In what can only be called a highly significant decision, New York’s top court issued a stark reminder about the fundamental fairness of trials. But in this case, the Court of Appeals did not overturn a criminal conviction because of a trial judge’s erroneous legal instructions or because of a prosecutor’s prejudicial statements in summation. Rather, the court aimed this warning shot at a group of trial participants who are pivotal to a criminal defendant’s Sixth Amendment right to fair and impartial fact-finders—jurors.
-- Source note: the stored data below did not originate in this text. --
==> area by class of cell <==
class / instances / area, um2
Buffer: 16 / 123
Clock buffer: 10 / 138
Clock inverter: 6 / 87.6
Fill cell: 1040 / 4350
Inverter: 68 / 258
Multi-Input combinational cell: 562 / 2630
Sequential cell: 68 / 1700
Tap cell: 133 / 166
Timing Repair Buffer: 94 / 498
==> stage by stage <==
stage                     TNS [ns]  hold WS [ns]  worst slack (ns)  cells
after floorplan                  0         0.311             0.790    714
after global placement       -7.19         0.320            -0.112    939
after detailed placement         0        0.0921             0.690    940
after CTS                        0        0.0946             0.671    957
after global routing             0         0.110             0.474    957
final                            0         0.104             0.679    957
## src/rtl/ln_norm_scheduler_if.sv

```systemverilog
// ln_norm_scheduler_if: requester bus plus linearizer/normalizer chain handshake
interface ln_norm_scheduler_if #(
    parameter int N_REQ = 4,
    parameter int W     = 32,
    parameter int ID_W  = 2
);
    logic [N_REQ-1:0]   req;
    logic [N_REQ*W-1:0] t_in;
    logic [N_REQ-1:0]   done;
    logic [W-1:0]       result_out;
    logic               valid_out;
    logic [ID_W-1:0]    out_id;
    logic               err;
    logic               busy;
    logic [W-1:0]       ln_t;
    logic               ln_rst;
    logic               ln_rst_fsm;
    logic               ln_begin;
    logic               ln_ack;
    logic [W-1:0]       ln_result;

    modport slave (
        input  req, t_in, ln_ack, ln_result,
        output done, result_out, valid_out, out_id, err, busy,
               ln_t, ln_rst, ln_rst_fsm, ln_begin
    );

    modport master (
        output req, t_in, ln_ack, ln_result,
        input  done, result_out, valid_out, out_id, err, busy,
               ln_t, ln_rst, ln_rst_fsm, ln_begin
    );
endinterface

```

## src/rtl/ln_norm_scheduler.sv

```systemverilog
// ln_norm_scheduler: round-robin sharing of one linearizer/normalizer chain with watchdog
module ln_norm_scheduler #(
    parameter int N_REQ   = 4,
    parameter int W       = 32,
    parameter int ID_W    = 2,
    parameter int TIMEOUT = 255
) (
    input  logic               i_clk,
    input  logic               i_rst_n,
    ln_norm_scheduler_if.slave bus
);
    localparam int TW = ($clog2(TIMEOUT + 1) > 8) ? $clog2(TIMEOUT + 1) : 8;

    typedef enum logic [2:0] {S_IDLE, S_CLR, S_START, S_WAIT, S_FIN} state_t;

    state_t           r_state;
    logic [ID_W-1:0]  r_ptr;
    logic [ID_W-1:0]  r_out_id;
    logic [W-1:0]     r_ln_t;
    logic [W-1:0]     r_result;
    logic [N_REQ-1:0] r_done;
    logic [TW-1:0]    r_timer;
    logic             r_valid;
    logic             r_err;
    logic             r_busy;
    logic             r_ln_rst_fsm;
    logic             r_ln_begin;
    logic             w_found;
    logic [ID_W-1:0]  w_win;
    logic [ID_W-1:0]  w_ptr_nxt;
    logic [W-1:0]     w_op;

    // first requesting index at or after the pointer; scanning downward lets the nearest one win
    always_comb begin
        w_found = 1'b0;
        w_win   = '0;
        for (int j = N_REQ - 1; j >= 0; j--) begin
            logic [ID_W-1:0] c;
            c = ID_W'((int'(r_ptr) + j) % N_REQ);
            if (bus.req[c]) begin
                w_found = 1'b1;
                w_win   = c;
            end
        end
    end

    assign w_op      = bus.t_in[int'(w_win) * W +: W];
    assign w_ptr_nxt = (int'(w_win) == N_REQ - 1) ? '0 : w_win + 1'b1;

    // job sequencer: grant, clear chain, start chain, wait for ack or watchdog, report
    always_ff @(posedge i_clk or negedge i_rst_n) begin
        if (!i_rst_n) begin
            r_state      <= S_IDLE;
            r_ptr        <= '0;
            r_out_id     <= '0;
            r_ln_t       <= '0;
            r_result     <= '0;
            r_done       <= '0;
            r_timer      <= '0;
            r_valid      <= 1'b0;
            r_err        <= 1'b0;
            r_busy       <= 1'b0;
            r_ln_rst_fsm <= 1'b0;
            r_ln_begin   <= 1'b0;
        end else begin
            r_ln_rst_fsm <= 1'b0;
            r_ln_begin   <= 1'b0;
            r_valid      <= 1'b0;
            r_done       <= '0;
            r_err        <= 1'b0;
            case (r_state)
                S_IDLE: begin
                    if (w_found) begin
                        r_out_id <= w_win;
                        r_ln_t   <= w_op;
                        r_ptr    <= w_ptr_nxt;
                        r_busy   <= 1'b1;
                        r_state  <= S_CLR;
                    end
                end
                S_CLR: begin
                    r_ln_rst_fsm <= 1'b1;
                    r_state      <= S_START;
                end
                S_START: begin
                    r_ln_begin <= 1'b1;
                    r_timer    <= '0;
                    r_state    <= S_WAIT;
                end
                S_WAIT: begin
                    r_timer <= r_timer + 1'b1;
                    // timer==0 marks the first WAIT cycle, where a leftover ack is not trusted
                    if (bus.ln_ack && r_timer != '0) begin
                        r_result <= bus.ln_result;
                        r_valid  <= 1'b1;
                        r_done   <= N_REQ'(1) << r_out_id;
                        r_state  <= S_FIN;
                    end else if (r_timer == TW'(TIMEOUT - 1)) begin
                        r_result <= '0;
                        r_err    <= 1'b1;
                        r_valid  <= 1'b1;
                        r_done   <= N_REQ'(1) << r_out_id;
                        r_state  <= S_FIN;
                    end
                end
                S_FIN: begin
                    r_busy  <= 1'b0;
                    r_state <= S_IDLE;
                end
                default: r_state <= S_IDLE;
            endcase
        end
    end

    assign bus.done       = r_done;
    assign bus.result_out = r_result;
    assign bus.valid_out  = r_valid;
    assign bus.out_id     = r_out_id;
    assign bus.err        = r_err;
    assign bus.busy       = r_busy;
    assign bus.ln_t       = r_ln_t;
    assign bus.ln_rst     = !i_rst_n;
    assign bus.ln_rst_fsm = r_ln_rst_fsm;
    assign bus.ln_begin   = r_ln_begin;
endmodule

```

## src/flat_wrapper.sv

```systemverilog
// flat-port wrapper written by rule: the top's interface ports become plain ports
module ln_norm_scheduler_flat 
#(
    parameter int N_REQ   = 4,
    parameter int W       = 32,
    parameter int ID_W    = 2,
    parameter int TIMEOUT = 255
)
  (i_clk, i_rst_n, bus_req, bus_t_in, bus_ln_ack, bus_ln_result, bus_done, bus_result_out, bus_valid_out, bus_out_id, bus_err, bus_busy, bus_ln_t, bus_ln_rst, bus_ln_rst_fsm, bus_ln_begin);
  ln_norm_scheduler_if #(.N_REQ(N_REQ), .W(W), .ID_W(ID_W)) bus_i ();
  input  logic i_clk;
  input  logic i_rst_n;
  input wire logic [$bits(bus_i.req)-1:0] bus_req;
  input wire logic [$bits(bus_i.t_in)-1:0] bus_t_in;
  input wire logic [$bits(bus_i.ln_ack)-1:0] bus_ln_ack;
  input wire logic [$bits(bus_i.ln_result)-1:0] bus_ln_result;
  output wire logic [$bits(bus_i.done)-1:0] bus_done;
  output wire logic [$bits(bus_i.result_out)-1:0] bus_result_out;
  output wire logic [$bits(bus_i.valid_out)-1:0] bus_valid_out;
  output wire logic [$bits(bus_i.out_id)-1:0] bus_out_id;
  output wire logic [$bits(bus_i.err)-1:0] bus_err;
  output wire logic [$bits(bus_i.busy)-1:0] bus_busy;
  output wire logic [$bits(bus_i.ln_t)-1:0] bus_ln_t;
  output wire logic [$bits(bus_i.ln_rst)-1:0] bus_ln_rst;
  output wire logic [$bits(bus_i.ln_rst_fsm)-1:0] bus_ln_rst_fsm;
  output wire logic [$bits(bus_i.ln_begin)-1:0] bus_ln_begin;
  assign bus_i.req = bus_req;
  assign bus_i.t_in = bus_t_in;
  assign bus_i.ln_ack = bus_ln_ack;
  assign bus_i.ln_result = bus_ln_result;
  assign bus_done = bus_i.done;
  assign bus_result_out = bus_i.result_out;
  assign bus_valid_out = bus_i.valid_out;
  assign bus_out_id = bus_i.out_id;
  assign bus_err = bus_i.err;
  assign bus_busy = bus_i.busy;
  assign bus_ln_t = bus_i.ln_t;
  assign bus_ln_rst = bus_i.ln_rst;
  assign bus_ln_rst_fsm = bus_i.ln_rst_fsm;
  assign bus_ln_begin = bus_i.ln_begin;
  ln_norm_scheduler #(.N_REQ(N_REQ), .W(W), .ID_W(ID_W), .TIMEOUT(TIMEOUT)) u_core (.i_clk(i_clk), .i_rst_n(i_rst_n), .bus(bus_i));
endmodule
```
[config.mk]
export PLATFORM = sky130hd
export DESIGN_NAME = serial_latch_loader
export DESIGN_NICKNAME = d
export VERILOG_FILES = /design/src/rtl/latch_loader_pkg.sv /design/src/rtl/cycle_timer.sv /design/src/rtl/serial_latch_loader.sv
export SDC_FILE = /design/constraint.sdc
export NUM_CORES = 1
export LEC_CHECK = 0
export ABC_AREA = 1
export BUFFER_PORTS_ARGS = -buffer_cell sky130_fd_sc_hd__buf_2
export CAP_MARGIN = 25
export CORE_MARGIN = 2
export CORE_UTILIZATION = 59
export DETAILED_ROUTE_END_ITERATION = 12
export HOLD_SLACK_MARGIN = 0.06
export PLACE_DENSITY = 0.91
export SKIP_CTS_REPAIR_TIMING = 1
export SYNTH_ARGS = -nofsm -noshare
export SYNTH_HDL_FRONTEND = slang
export SYNTH_HIERARCHICAL = 1
export SYNTH_SLANG_ARGS = --single-unit
export TNS_END_PERCENT = 100
[constraint.sdc]
create_clock -name clk -period 4.15 [get_ports clk]
set_clock_uncertainty 0.05 [all_clocks]
set_input_delay 0.83 -clock clk [delete_from_list [all_inputs] [get_ports clk]]
set_output_delay 0.83 -clock clk [all_outputs]
set_load 0.1 [all_outputs]
[src/rtl/latch_loader_pkg.sv]
// Shared state encoding and counter-width helpers for the serial latch loader.
package latch_loader_pkg;

    typedef enum logic [2:0] {
        ST_IDLE   = 3'd0,
        ST_SHIFT  = 3'd1,
        ST_SETUP  = 3'd2,
        ST_STROBE = 3'd3,
        ST_HOLD   = 3'd4
    } state_t;

    // Largest of three cycle counts; sizes the shared phase timer.
    function automatic int unsigned max3(input int unsigned a,
                                         input int unsigned b,
                                         input int unsigned c);
        int unsigned m;
        m = (a > b) ? a : b;
        return (m > c) ? m : c;
    endfunction

    // Bits needed to hold n-1, never fewer than one.
    function automatic int unsigned cnt_width(input int unsigned n);
        return (n <= 1) ? 1 : $clog2(n);
    endfunction

endpackage

[src/rtl/cycle_timer.sv]
// Loadable down-counter with a zero flag, shared by the setup/strobe/hold phases.
module cycle_timer #(
    parameter int unsigned W = 1
) (
    input  logic         clk,
    input  logic         rstn,
    input  logic         load,
    input  logic [W-1:0] load_val,
    output logic         zero
);

    logic [W-1:0] cnt;

    // Load takes priority; otherwise count down and park at zero.
    always_ff @(posedge clk or negedge rstn) begin
        if (!rstn) begin
            cnt <= '0;
        end else if (load) begin
            cnt <= load_val;
        end else if (cnt != '0) begin
            cnt <= cnt - W'(1);
        end
    end

    assign zero = (cnt == '0);

endmodule

[src/rtl/serial_latch_loader.sv]
// Serial-to-parallel front end that drives a transparent latch bank with a
// setup / strobe / hold enable sequence around a stable data word.
module serial_latch_loader
    import latch_loader_pkg::*;
#(
    parameter int unsigned WIDTH     = 8,
    parameter int unsigned SETUP_CYC = 2,
    parameter int unsigned EN_CYC    = 1,
    parameter int unsigned HOLD_CYC  = 1
) (
    input  logic             clk,
    input  logic             rstn,
    input  logic             sdi,
    input  logic             sdi_valid,
    output logic             sdi_ready,
    input  logic             abort,
    output logic [WIDTH-1:0] d_out,
    output logic             en_out,
    output logic             busy,
    output logic             done
);

    localparam int unsigned CNT_W = $clog2(WIDTH + 1);
    localparam int unsigned TMR_W = cnt_width(max3(SETUP_CYC, EN_CYC, HOLD_CYC));

    state_t             state;
    logic [WIDTH-1:0]   shreg;
    logic [CNT_W-1:0]   bitcnt;
    logic [WIDTH-1:0]   shift_next;
    logic               take;
    logic               last_bit;
    logic               tmr_load;
    logic [TMR_W-1:0]   tmr_val;
    logic               tmr_zero;

    assign sdi_ready = (state == ST_IDLE) || (state == ST_SHIFT);
    assign busy      = (state != ST_IDLE);
    assign take      = sdi_valid && sdi_ready && !abort;
    assign last_bit  = (state == ST_IDLE) ? (WIDTH == 1)
                                          : (bitcnt == CNT_W'(WIDTH - 1));

    // Shift value: a fresh frame starts from the LSB, later bits shift in MSB first.
    if (WIDTH == 1) begin : gen_w1
        assign shift_next = sdi;
    end else begin : gen_wn
        assign shift_next = (state == ST_SHIFT) ? {shreg[WIDTH-2:0], sdi}
                                                : {{(WIDTH-1){1'b0}}, sdi};
    end

    // Timer reload values, issued on the transition into each timed phase.
    always_comb begin
        tmr_load = 1'b0;
        tmr_val  = '0;
        unique case (state)
            ST_IDLE, ST_SHIFT: begin
                if (take && last_bit) begin
                    tmr_load = 1'b1;
                    tmr_val  = TMR_W'(SETUP_CYC - 1);
                end
            end
            ST_SETUP: begin
                if (tmr_zero) begin
                    tmr_load = 1'b1;
                    tmr_val  = TMR_W'(EN_CYC - 1);
                end
            end
            ST_STROBE: begin
                if (tmr_zero) begin
                    tmr_load = 1'b1;
                    tmr_val  = TMR_W'(HOLD_CYC - 1);
                end
            end
            default: begin
                tmr_load = 1'b0;
                tmr_val  = '0;
            end
        endcase
    end

    cycle_timer #(
        .W (TMR_W)
    ) u_timer (
        .clk      (clk),
        .rstn     (rstn),
        .load     (tmr_load),
        .load_val (tmr_val),
        .zero     (tmr_zero)
    );

    // Frame assembly and latch strobe sequencing; d_out only moves when a frame completes.
    always_ff @(posedge clk or negedge rstn) begin
        if (!rstn) begin
            state  <= ST_IDLE;
            shreg  <= '0;
            bitcnt <= '0;
            d_out  <= '0;
            en_out <= 1'b0;
            done   <= 1'b0;
        end else begin
            done <= 1'b0;
            unique case (state)
                ST_IDLE, ST_SHIFT: begin
                    if (abort) begin
                        state  <= ST_IDLE;
                        shreg  <= '0;
                        bitcnt <= '0;
                    end else if (take) begin
                        shreg <= shift_next;
                        if (last_bit) begin
                            d_out  <= shift_next;
                            bitcnt <= '0;
                            state  <= ST_SETUP;
                        end else begin
                            bitcnt <= (state == ST_SHIFT) ? bitcnt + CNT_W'(1) : CNT_W'(1);
                            state  <= ST_SHIFT;
                        end
                    end
                end
                ST_SETUP: begin
                    if (tmr_zero) begin
                        state  <= ST_STROBE;
                        en_out <= 1'b1;
                    end
                end
                ST_STROBE: begin
                    if (tmr_zero) begin
                        state  <= ST_HOLD;
                        en_out <= 1'b0;
                    end
                end
                ST_HOLD: begin
                    if (tmr_zero) begin
                        state <= ST_IDLE;
                        done  <= 1'b1;
                    end
                end
                default: begin
                    state  <= ST_IDLE;
                    en_out <= 1'b0;
                end
            endcase
        end
    end

endmodule

==> flow_summary.json <==
{
  "die_w_um": 49.98,
  "grt-ovfl-total": 0,
  "worstMarginPinSlew_ns": 0.5434,
  "clock.fmax_mhz": 417.0,
  "slew_headroom": 0.6377,
  "first_pass_iters": 5,
  "grt_max_degree": 26,
  "rsz0062_at_grt": "false",
  "postRouteAntennaNets": 0,
  "post-route-min-period_ns": 2.398,
  "syn_area_per_cell_um2": 8.048,
  "gp_congestion": 0.8581,
  "netlist_area_um2": 1247,
  "r2r_cells": 7,
  "first_global_vias": 1011,
  "place_hpwl_mm": 1.807,
  "grt_busiest_layer": "met2",
  "finalSetupTns_ns": 0,
  "via_count": 1062,
  "clock_path_buffers": 2,
  "die_h_um": 49.98,
  "arrival_ns": 1.52,
  "finalSetupViolCount": 0,
  "wl_per_cell_um": 12.27,
  "grt_pass1_wl_mm": 4.215,
  "nets": 181,
  "fin_cells": 201,
  "maxCapViolCount": 0,
  "placedCellCount": 197,
  "initial_utilization": 0.6294,
  "yosysUniqueCellTypes": 19,
  "start_kind": "flop",
  "hp-class": "input pin to asynchronous set/reset pin",
  "die_area_um2": 2498,
  "cts_tree": "yes",
  "ir_worst_vdd_v": 0.0002411,
  "final_common_cell": "nand2_1",
  "clk_latency_ns": 0.33,
  "cts_root_buffer": "clkbuf_4",
  "outcome": "completed",
  "drive_gt1_frac": 0.1954,
  "via_per_inst": 5.284,
  "yosysSeqAreaShare": 0.5015,
  "h-tree-depth": 1,
  "hold_slack_ns": 0.4134,
  "worstPathMaxFanout": 6,
  "grt_use_met3": 0.02727,
  "worstSetupPathType": "flop to output pin",
  "totalWireLength_mm": 2.467,
  "synth_seq_cells": 25,
  "p_per_area_nw_per_um2": 300.0,
  "antenna_found_initial": 0,
  "num_rows": 16,
  "track_usage": 0.2206,
  "synthCells": 155,
  "min_period_over_period": 0.5778,
  "drc": 0,
  "postSynthNetCount": 161,
  "portBuffers": 16,
  "p_leak_uw": 0.0007669,
  "diodes": 0,
  "grt_util_met2": 0.3728,
  "syn_to_final_growth_pct": 10.43,
  "ios": 17,
  "cts_made_buffers": 3,
  "final_cell_mix": "nand2_1, dfrtp_1, nand3_1",
  "critPathRequiredTime_ns": 3.27,
  "cts.sinks": 25,
  "finalMaxSlewViolations": 0,
  "drtIter0Drc": 27,
  "met1_usage": 0.2829,
  "endpoint_kind": "output pin",
  "coreArea_um2": 1982,
  "clk_pin_slew_ns": 0.14,
  "synth_warnings": 6,
  "hold_viol_final": 0
}
per-stage QoR:
step | total power [uW] | worst slack (ns) | area, um^2 | utilization
floorplan | 291.4 | 2.059 | 1247 | -
global placement | 304.7 | 2.214 | 1350 | 0.6812
detailed placement | 306.7 | 2.148 | 1350 | 0.6812
CTS | 415.3 | 1.771 | 1378 | 0.6951
global route | 428.0 | 1.693 | 1378 | 0.6951
finish | 413.2 | 1.752 | 1378 | 0.6951
state kept, by name (all words and copies together), names as in the netlist:
signal       flops
d_out            8
shreg            7
bitcnt           4
state            3
done             1
en_out           1
u_timer/cnt      1
power breakdown:
group	total, uW	internal, uW	switching, uW
Combinational	47.8	11.5	36.3
Clock	112	36.2	75.3
Sequential	254	248	5.57
routing by layer:
| layer | part of all wire | wire length, um |
|---|---|---|
| met1 | 0.45 | 1111 |
| met2 | 0.50 | 1222 |
| met3 | 0.037 | 92 |
| met4 | 0.016 | 40 |
| met5 | 0 | 0 |
cell usage after synthesis:
library cell,instances,share of area
nand2_2,1,0.0050
nor2_2,3,0.015
nand3_1,24,0.096
inv_1,18,0.054
o21ai_2,1,0.0070
nand4_1,1,0.0050
a21oi_1,2,0.0080
ha_1,1,0.010
inv_4,1,0.0050
nand2_1,46,0.14
nor2_4,3,0.027
inv_2,3,0.0090
buf_6,1,0.0090
nor2_1,12,0.036
o22ai_1,1,0.0050
o21ai_1,8,0.032
o21ai_0,2,0.0080
nand3_4,2,0.028
dfrtp_1,25,0.50
path summary, 6_finish.rpt:
path	startpoint	to	slack, ns
setup reg to reg	bitcnt[0]$_DFFE_PN0P_	d_out[0]$_DFFE_PN0P_	2.56
min in group clk	d_out[3]$_DFFE_PN0P_	d_out[3]$_DFFE_PN0P_	0.44
max in group asynchronous	rstn	u_timer/cnt$_DFF_PN0_	3.27
hold reg to reg	d_out[3]$_DFFE_PN0P_	d_out[3]$_DFFE_PN0P_	0.44
setup / recovery	state[0]$_DFFE_PN0P_	busy	1.75
hold / removal	rstn	d_out[2]$_DFFE_PN0P_	0.41
final cells by class:
class                   count  area [um^2]
flip-flops and latches     25        625.6
fillers                   156        604.3
multi-input cells         107        525.5
inverters                  22        85.08
repair buffers             16        80.08
well taps                  27        33.78
clock buffers               3        22.52
clock inverters             1        5.005
kinds of logic (layout without fill, tap and decap cells):
| kind of cell | Yosys count | in the layout | share of synthesized area |
|---|---|---|---|
| AND/OR/NAND/NOR | 92 | 92 | 0.3511 |
| buffers and inverters | 23 | 42 | 0.07723 |
| flip-flops | 25 | 25 | 0.5015 |
| adder cells (fa/ha/maj) | 1 | 1 | 0.01003 |
| AO/OA/AOI/OAI | 14 | 14 | 0.06019 |
critical path, cell delays in order, from the launching register on:
cell and delay, ns:
dfrtp_1 0.53, nor2_2 0.08, nand2_1 0.13, buf_2 0.45
(Power assumes the default switching activity.)
File: src/rtl/seq_comparator.sv
// Bit-serial magnitude comparator: scans latched operands MSB first, one bit pair
// per cycle, and stops at the first differing bit.
module seq_comparator #(
  parameter int WIDTH  = 8,
  parameter int SIGNED = 0
) (
  input  logic             clk,
  input  logic             rst_n,
  input  logic             start,
  input  logic [WIDTH-1:0] A,
  input  logic [WIDTH-1:0] B,
  output logic             busy,
  output logic             done,
  output logic             C2,
  output logic             C1,
  output logic             C0
);

  localparam int             IW  = (WIDTH > 1) ? $clog2(WIDTH) : 1;
  localparam logic [IW-1:0]  TOP = IW'(WIDTH - 1);
  localparam bit             SGN = (SIGNED != 0);

  typedef enum logic [1:0] {
    IDLE = 2'd0,
    SCAN = 2'd1,
    DONE = 2'd2
  } state_t;

  state_t           state, state_nxt;
  logic [WIDTH-1:0] a_q, b_q;
  logic [IW-1:0]    idx;
  logic             load, finish;
  logic             bit_a, bit_b;

  // Result as {C2, C1, C0}. In two's complement a 1 in the sign bit means the
  // smaller value, so a difference there flips the sense.
  function automatic logic [2:0] decide(input logic ba, input logic bb, input logic at_msb);
    logic gt;
    if (ba == bb) return 3'b100;
    gt = ba ^ (SGN & at_msb);
    return {1'b0, gt, ~gt};
  endfunction

  assign bit_a = a_q[idx];
  assign bit_b = b_q[idx];

  always_comb begin
    state_nxt = state;
    load      = 1'b0;
    finish    = 1'b0;
    case (state)
      IDLE: begin
        if (start) begin
          state_nxt = SCAN;
          load      = 1'b1;
        end
      end
      SCAN: begin
        if ((bit_a != bit_b) || (idx == '0)) begin
          state_nxt = DONE;
          finish    = 1'b1;
        end
      end
      DONE: begin
        load      = start;
        state_nxt = start ? SCAN : IDLE;
      end
      default: state_nxt = IDLE;
    endcase
  end

  always_ff @(posedge clk or negedge rst_n) begin
    if (!rst_n) state <= IDLE;
    else        state <= state_nxt;
  end

  always_ff @(posedge clk or negedge rst_n) begin
    if (!rst_n) begin
      a_q          <= '0;
      b_q          <= '0;
      idx          <= '0;
      {C2, C1, C0} <= 3'b000;
    end else begin
      if (load) begin
        a_q <= A;
        b_q <= B;
        idx <= TOP;
      end else if (state == SCAN && !finish) begin
        idx <= idx - IW'(1);
      end
      if (finish) {C2, C1, C0} <= decide(bit_a, bit_b, idx == TOP);
    end
  end

  assign busy = (state == SCAN);
  assign done = (state == DONE);

endmodule
==> config.mk <==
export PLATFORM = sky130hd
export DESIGN_NAME = gate_sweep_ctrl
export DESIGN_NICKNAME = d
export VERILOG_FILES = /design/src/rtl/gate_sweep_pkg.sv /design/src/rtl/settle_timer.sv /design/src/rtl/gate_sweep_ctrl.sv
export SDC_FILE = /design/constraint.sdc
export NUM_CORES = 1
export LEC_CHECK = 0
export ABC_AREA = 0
export CAP_MARGIN = 20
export CORE_MARGIN = 2
export CORE_UTILIZATION = 52
export CTS_CLUSTER_SIZE = 10
export DETAILED_ROUTE_END_ITERATION = 8
export HOLD_SLACK_MARGIN = 0.02
export PLACE_DENSITY = 0.9
export SETUP_SLACK_MARGIN = 0.5
export SLEW_MARGIN = 20
export SYNTH_ARGS = -nofsm -noshare
export SYNTH_HDL_FRONTEND = slang
export SYNTH_HIERARCHICAL = 1
export SYNTH_SLANG_ARGS = --single-unit
==> constraint.sdc <==
create_clock -name clk -period 3.8 [get_ports clk]
set_input_delay 1.14 -clock clk [delete_from_list [all_inputs] [get_ports clk]]
set_output_delay 1.14 -clock clk [all_outputs]
set_load 0.01 [all_outputs]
On Oct. 22, 2019, the New York Court of Appeals issued its unanimous opinion in People v. Neulander, 1207 KA 16-02210, ­­__ N.Y. __ (Oct. 22, 2019). In Neulander, the court affirmed the Appellate Division’s decision that set aside the defendant’s convictions for murdering his wife and tampering with physical evidence, based on blatant juror misconduct. Noting that Juror 12 had sent and received “hundreds of text messages about the case” throughout the trial and had then lied about having done so to cover up her conduct, the court wrote that “the extensiveness and egregiousness of the disregard, deception, and dissembling occurring here leave us no alternative but to reverse the judgment of conviction and remit for a new trial … .” Id. at 3. In a gut-check wake-up call for all future jurors—and for all trial judges to take claims of juror misconduct highly seriously—the court announced that the facts of this case “compel us to affirm publicly the importance of juror honesty.” Id.